Возражение Маркова: «Университеты пусты, [оттого что] русские студенты взяты на войну, а туда [в университеты] шлют массу евреев». «Спасаясь от воинской повинности», евреи «в огромном количестве наполнил[и] сейчас Петроградский университет и выйд[ут] через посредство его в ряды русской интеллигенции… Это явление… бедственно для русского народа, даже пагубно», ибо всякий народ – «во власти своей интеллигенции». Русские «должны охранять свой верхний класс, свою интеллигенцию, своё чиновничество, своё правительство; оно должно быть русским» [1592].

Ещё через полгода, осенью 1916, к этому вопросу вернётся депутат Фридман, спросит Думу опять: так что, «пусть лучше наши университеты пустуют… пусть Россия останется без интеллигентных сил… лишь бы там не было много евреев?» [1593].

С одной стороны, конечно был прав Гуревич: зачем аудиториям пустовать? каждый пусть занимается своим делом.

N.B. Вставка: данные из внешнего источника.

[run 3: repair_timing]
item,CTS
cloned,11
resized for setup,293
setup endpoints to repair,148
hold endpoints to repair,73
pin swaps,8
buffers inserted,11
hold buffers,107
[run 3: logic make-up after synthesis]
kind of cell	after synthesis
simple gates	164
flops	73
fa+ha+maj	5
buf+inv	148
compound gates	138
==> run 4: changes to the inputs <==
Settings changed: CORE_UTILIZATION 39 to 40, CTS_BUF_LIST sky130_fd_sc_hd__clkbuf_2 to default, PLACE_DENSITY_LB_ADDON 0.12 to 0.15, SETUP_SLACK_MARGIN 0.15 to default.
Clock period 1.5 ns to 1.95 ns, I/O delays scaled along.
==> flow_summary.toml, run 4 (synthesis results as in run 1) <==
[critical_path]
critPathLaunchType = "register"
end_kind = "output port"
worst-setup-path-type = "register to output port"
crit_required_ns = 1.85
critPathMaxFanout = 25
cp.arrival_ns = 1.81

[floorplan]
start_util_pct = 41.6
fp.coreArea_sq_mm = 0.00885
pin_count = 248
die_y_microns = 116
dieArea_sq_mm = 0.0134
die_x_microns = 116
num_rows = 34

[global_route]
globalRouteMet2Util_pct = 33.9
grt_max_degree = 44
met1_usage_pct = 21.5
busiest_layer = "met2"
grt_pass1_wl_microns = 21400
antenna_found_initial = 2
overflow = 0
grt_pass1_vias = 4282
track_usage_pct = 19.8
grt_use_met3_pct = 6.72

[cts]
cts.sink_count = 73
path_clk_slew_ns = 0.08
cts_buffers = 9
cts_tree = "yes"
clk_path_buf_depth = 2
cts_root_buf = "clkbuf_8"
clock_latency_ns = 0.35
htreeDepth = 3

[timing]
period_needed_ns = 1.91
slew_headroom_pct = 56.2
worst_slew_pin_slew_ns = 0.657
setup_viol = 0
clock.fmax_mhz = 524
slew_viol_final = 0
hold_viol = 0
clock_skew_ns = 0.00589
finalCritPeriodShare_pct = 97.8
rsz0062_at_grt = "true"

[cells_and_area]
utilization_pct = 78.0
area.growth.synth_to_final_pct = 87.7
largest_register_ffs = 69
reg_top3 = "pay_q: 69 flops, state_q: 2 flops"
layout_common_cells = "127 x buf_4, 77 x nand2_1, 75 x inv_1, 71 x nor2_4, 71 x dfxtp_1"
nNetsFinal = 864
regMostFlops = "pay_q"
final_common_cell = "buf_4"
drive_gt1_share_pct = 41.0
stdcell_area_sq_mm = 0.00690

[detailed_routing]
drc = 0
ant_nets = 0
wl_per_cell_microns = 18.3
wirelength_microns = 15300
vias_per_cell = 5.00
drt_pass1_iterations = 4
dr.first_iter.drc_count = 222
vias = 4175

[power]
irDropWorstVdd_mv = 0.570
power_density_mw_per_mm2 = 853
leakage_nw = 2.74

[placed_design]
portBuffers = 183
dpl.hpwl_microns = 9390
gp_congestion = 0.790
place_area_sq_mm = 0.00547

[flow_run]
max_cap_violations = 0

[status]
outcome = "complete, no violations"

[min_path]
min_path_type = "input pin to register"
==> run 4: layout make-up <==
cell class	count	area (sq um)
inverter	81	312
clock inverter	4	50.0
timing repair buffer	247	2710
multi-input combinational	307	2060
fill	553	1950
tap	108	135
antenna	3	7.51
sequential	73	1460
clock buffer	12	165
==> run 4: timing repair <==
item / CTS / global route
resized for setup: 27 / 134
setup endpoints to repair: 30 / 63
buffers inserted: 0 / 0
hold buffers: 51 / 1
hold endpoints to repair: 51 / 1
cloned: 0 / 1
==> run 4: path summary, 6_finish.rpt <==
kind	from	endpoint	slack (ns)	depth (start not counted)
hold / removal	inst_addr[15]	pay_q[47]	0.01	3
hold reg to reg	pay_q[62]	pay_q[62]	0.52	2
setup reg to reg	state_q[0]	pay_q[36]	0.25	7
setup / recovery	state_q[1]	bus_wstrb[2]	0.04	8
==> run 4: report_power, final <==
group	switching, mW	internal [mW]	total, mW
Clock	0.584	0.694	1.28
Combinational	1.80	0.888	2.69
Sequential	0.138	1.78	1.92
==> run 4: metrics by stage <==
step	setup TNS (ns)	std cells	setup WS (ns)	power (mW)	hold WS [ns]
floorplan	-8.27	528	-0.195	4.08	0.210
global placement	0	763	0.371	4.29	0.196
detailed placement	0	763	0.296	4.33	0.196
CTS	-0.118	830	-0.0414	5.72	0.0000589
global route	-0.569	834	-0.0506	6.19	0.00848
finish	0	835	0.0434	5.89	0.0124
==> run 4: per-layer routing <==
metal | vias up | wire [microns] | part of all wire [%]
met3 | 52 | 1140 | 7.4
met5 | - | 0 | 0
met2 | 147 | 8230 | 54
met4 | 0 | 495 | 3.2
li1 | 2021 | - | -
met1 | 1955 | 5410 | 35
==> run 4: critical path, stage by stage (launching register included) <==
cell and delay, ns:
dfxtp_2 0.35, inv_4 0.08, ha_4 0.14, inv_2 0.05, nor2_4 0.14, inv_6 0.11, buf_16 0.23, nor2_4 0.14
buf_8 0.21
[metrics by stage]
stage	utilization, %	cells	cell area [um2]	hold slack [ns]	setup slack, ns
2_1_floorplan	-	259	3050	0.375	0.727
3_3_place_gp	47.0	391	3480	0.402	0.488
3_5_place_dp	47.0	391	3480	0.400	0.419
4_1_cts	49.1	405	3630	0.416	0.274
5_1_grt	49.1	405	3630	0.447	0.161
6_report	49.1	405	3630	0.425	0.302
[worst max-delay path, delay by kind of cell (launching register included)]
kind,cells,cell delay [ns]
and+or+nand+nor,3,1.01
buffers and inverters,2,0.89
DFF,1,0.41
## src/rtl/register_file_unit.sv

```systemverilog
// rtl/register_file_unit.sv - datapath register file with B-bus mux and request/ack memory port
module register_file_unit #(
   parameter int DATA_LEN        = 16,
   parameter int ADDRESS_LEN     = 8,
   parameter int INSTRUCTION_LEN = 6,
   parameter int NUM_GPR         = 8,
   parameter int C_BUS_LEN       = NUM_GPR + 4,
   parameter int SEL_LEN         = 4
) (
   input  logic                       clk,
   input  logic                       reset,
   input  logic [DATA_LEN-1:0]        c_bus_in,
   input  logic [C_BUS_LEN-1:0]       c_we,
   input  logic [C_BUS_LEN-1:0]       inc,
   input  logic [C_BUS_LEN-1:0]       dec,
   input  logic                       ld_ir,
   input  logic [SEL_LEN-1:0]         select,
   input  logic                       mem_read,
   input  logic                       mem_write,
   input  logic [DATA_LEN-1:0]        mem_rdata,
   input  logic                       mem_ack,
   output logic                       mem_rd_req,
   output logic                       mem_wr_req,
   output logic [ADDRESS_LEN-1:0]     mem_addr,
   output logic [DATA_LEN-1:0]        mem_wdata,
   output logic                       busy,
   output logic                       mem_done,
   output logic [INSTRUCTION_LEN-1:0] ir_out,
   output logic [DATA_LEN-1:0]        ac_out,
   output logic                       ac_zero,
   output logic [DATA_LEN-1:0]        mux_out
);

   typedef enum logic [1:0] {IDLE, RD_WAIT, WR_WAIT} state_t;

   state_t                     state_q, state_d;
   logic                       done_q, done_d;
   logic [DATA_LEN-1:0]        ac_q, ac_d, dr_q, dr_d, pc_q, pc_d, mux_q, mux_d;
   logic [ADDRESS_LEN-1:0]     ar_q, ar_d;
   logic [INSTRUCTION_LEN-1:0] ir_q, ir_d;
   logic [DATA_LEN-1:0]        gpr_q [NUM_GPR];
   logic [DATA_LEN-1:0]        gpr_d [NUM_GPR];

   // AR and DR only take direct writes, never inc/dec
   logic unused_incdec;
   assign unused_incdec = ^{inc[2:1], dec[2:1]};

   // Write beats inc/dec; inc and dec together cancel out
   function automatic logic [DATA_LEN-1:0] next_val(input logic [DATA_LEN-1:0] cur,
                                                    input logic we, input logic up,
                                                    input logic down,
                                                    input logic [DATA_LEN-1:0] wdata);
      if (we)
         return wdata;
      else if (up && !down)
         return cur + {{(DATA_LEN-1){1'b0}}, 1'b1};
      else if (down && !up)
         return cur - {{(DATA_LEN-1){1'b0}}, 1'b1};
      else
         return cur;
   endfunction

   assign busy       = (state_q != IDLE);
   assign mem_rd_req = (state_q == RD_WAIT);
   assign mem_wr_req = (state_q == WR_WAIT);
   assign mem_addr   = ar_q;
   assign mem_wdata  = dr_q;
   assign mem_done   = done_q;
   assign ir_out     = ir_q;
   assign ac_out     = ac_q;
   assign ac_zero    = (ac_q == '0);
   assign mux_out    = mux_q;

   // Memory handshake FSM: one outstanding request, new starts ignored while busy
   always_comb begin
      state_d = state_q;
      done_d  = 1'b0;
      case (state_q)
         IDLE: begin
            if (mem_read)
               state_d = RD_WAIT;
            else if (mem_write)
               state_d = WR_WAIT;
         end
         RD_WAIT, WR_WAIT: begin
            if (mem_ack) begin
               state_d = IDLE;
               done_d  = 1'b1;
            end
         end
         default: state_d = IDLE;
      endcase
   end

   // Register next-state and B-bus source selection from pre-edge values
   always_comb begin
      ac_d = next_val(ac_q, c_we[0], inc[0], dec[0], c_bus_in);
      pc_d = next_val(pc_q, c_we[3], inc[3], dec[3], c_bus_in);
      for (int i = 0; i < NUM_GPR; i++)
         gpr_d[i] = next_val(gpr_q[i], c_we[4+i], inc[4+i], dec[4+i], c_bus_in);

      ar_d = ar_q;
      if (c_we[1] && !busy)
         ar_d = c_bus_in[ADDRESS_LEN-1:0];

      dr_d = dr_q;
      if (state_q == RD_WAIT && mem_ack)
         dr_d = mem_rdata;
      else if (c_we[2] && !busy)
         dr_d = c_bus_in;

      ir_d = ld_ir ? dr_q[INSTRUCTION_LEN-1:0] : ir_q;

      mux_d = '0;
      case (select)
         SEL_LEN'(0): mux_d = dr_q;
         SEL_LEN'(1): mux_d = ac_q;
         SEL_LEN'(2): mux_d = pc_q;
         SEL_LEN'(3): mux_d = {{(DATA_LEN-ADDRESS_LEN){1'b0}}, ar_q};
         default: begin
            for (int i = 0; i < NUM_GPR; i++)
               if (select == SEL_LEN'(4 + i))
                  mux_d = gpr_q[i];
         end
      endcase
   end

   // State and register update; reset abandons any open transaction
   always_ff @(posedge clk) begin
      if (reset) begin
         state_q <= IDLE;
         done_q  <= 1'b0;
         ac_q    <= '0;
         ar_q    <= '0;
         dr_q    <= '0;
         pc_q    <= '0;
         ir_q    <= '0;
         mux_q   <= '0;
         for (int i = 0; i < NUM_GPR; i++)
            gpr_q[i] <= '0;
      end else begin
         state_q <= state_d;
         done_q  <= done_d;
         ac_q    <= ac_d;
         ar_q    <= ar_d;
         dr_q    <= dr_d;
         pc_q    <= pc_d;
         ir_q    <= ir_d;
         mux_q   <= mux_d;
         for (int i = 0; i < NUM_GPR; i++)
            gpr_q[i] <= gpr_d[i];
      end
   end

endmodule

```
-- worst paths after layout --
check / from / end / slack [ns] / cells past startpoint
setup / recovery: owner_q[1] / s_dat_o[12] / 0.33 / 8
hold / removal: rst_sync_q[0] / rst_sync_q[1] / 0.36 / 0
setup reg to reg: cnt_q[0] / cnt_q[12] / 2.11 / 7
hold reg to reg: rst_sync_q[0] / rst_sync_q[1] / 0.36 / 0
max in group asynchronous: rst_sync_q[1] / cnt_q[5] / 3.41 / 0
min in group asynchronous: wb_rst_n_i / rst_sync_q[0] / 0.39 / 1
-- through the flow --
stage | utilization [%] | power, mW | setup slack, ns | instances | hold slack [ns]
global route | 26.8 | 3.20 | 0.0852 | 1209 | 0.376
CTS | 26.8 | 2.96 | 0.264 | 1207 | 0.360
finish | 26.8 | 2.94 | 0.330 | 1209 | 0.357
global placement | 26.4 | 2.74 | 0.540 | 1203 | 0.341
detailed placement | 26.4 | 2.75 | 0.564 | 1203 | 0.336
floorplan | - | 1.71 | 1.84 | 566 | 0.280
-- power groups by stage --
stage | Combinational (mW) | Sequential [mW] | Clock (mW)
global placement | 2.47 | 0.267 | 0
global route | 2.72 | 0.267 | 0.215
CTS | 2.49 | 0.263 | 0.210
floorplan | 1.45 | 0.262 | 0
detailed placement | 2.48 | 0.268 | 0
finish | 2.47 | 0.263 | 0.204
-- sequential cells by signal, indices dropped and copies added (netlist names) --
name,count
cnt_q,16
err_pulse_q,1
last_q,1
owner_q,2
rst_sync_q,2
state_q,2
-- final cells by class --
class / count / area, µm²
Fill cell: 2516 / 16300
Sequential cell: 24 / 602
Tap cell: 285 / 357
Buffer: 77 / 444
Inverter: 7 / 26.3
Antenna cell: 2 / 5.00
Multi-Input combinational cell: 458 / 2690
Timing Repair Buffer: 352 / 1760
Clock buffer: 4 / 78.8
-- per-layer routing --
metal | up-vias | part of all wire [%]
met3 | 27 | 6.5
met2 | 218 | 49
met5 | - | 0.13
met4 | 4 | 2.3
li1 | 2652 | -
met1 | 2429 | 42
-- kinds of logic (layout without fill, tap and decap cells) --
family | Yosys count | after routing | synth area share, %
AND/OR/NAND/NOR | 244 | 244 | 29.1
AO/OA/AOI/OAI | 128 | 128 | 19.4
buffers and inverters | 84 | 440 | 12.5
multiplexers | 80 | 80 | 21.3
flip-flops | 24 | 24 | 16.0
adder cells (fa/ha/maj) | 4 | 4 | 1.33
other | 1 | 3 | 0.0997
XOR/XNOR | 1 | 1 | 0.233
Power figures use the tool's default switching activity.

Но, так поставив вопрос, не подтвердил ли он правым их подозрения и горечь: значит, дело наше не общее? дело одних – воевать, а других – учиться?

(Да вот и мой отец – покинул Московский университет не доучась, добровольно пошёл воевать. Тогда казалось – жребий влечёт единственно так: нечестно не идти на фронт. Кто из тех молодых русских добровольцев, да и кто из оставшихся у кафедр профессоров? – понимал, что не всё будущее страны решается на передовых позициях войны. Куда идёт эпоха – вообще никто не понимал в России, да и в Европе.)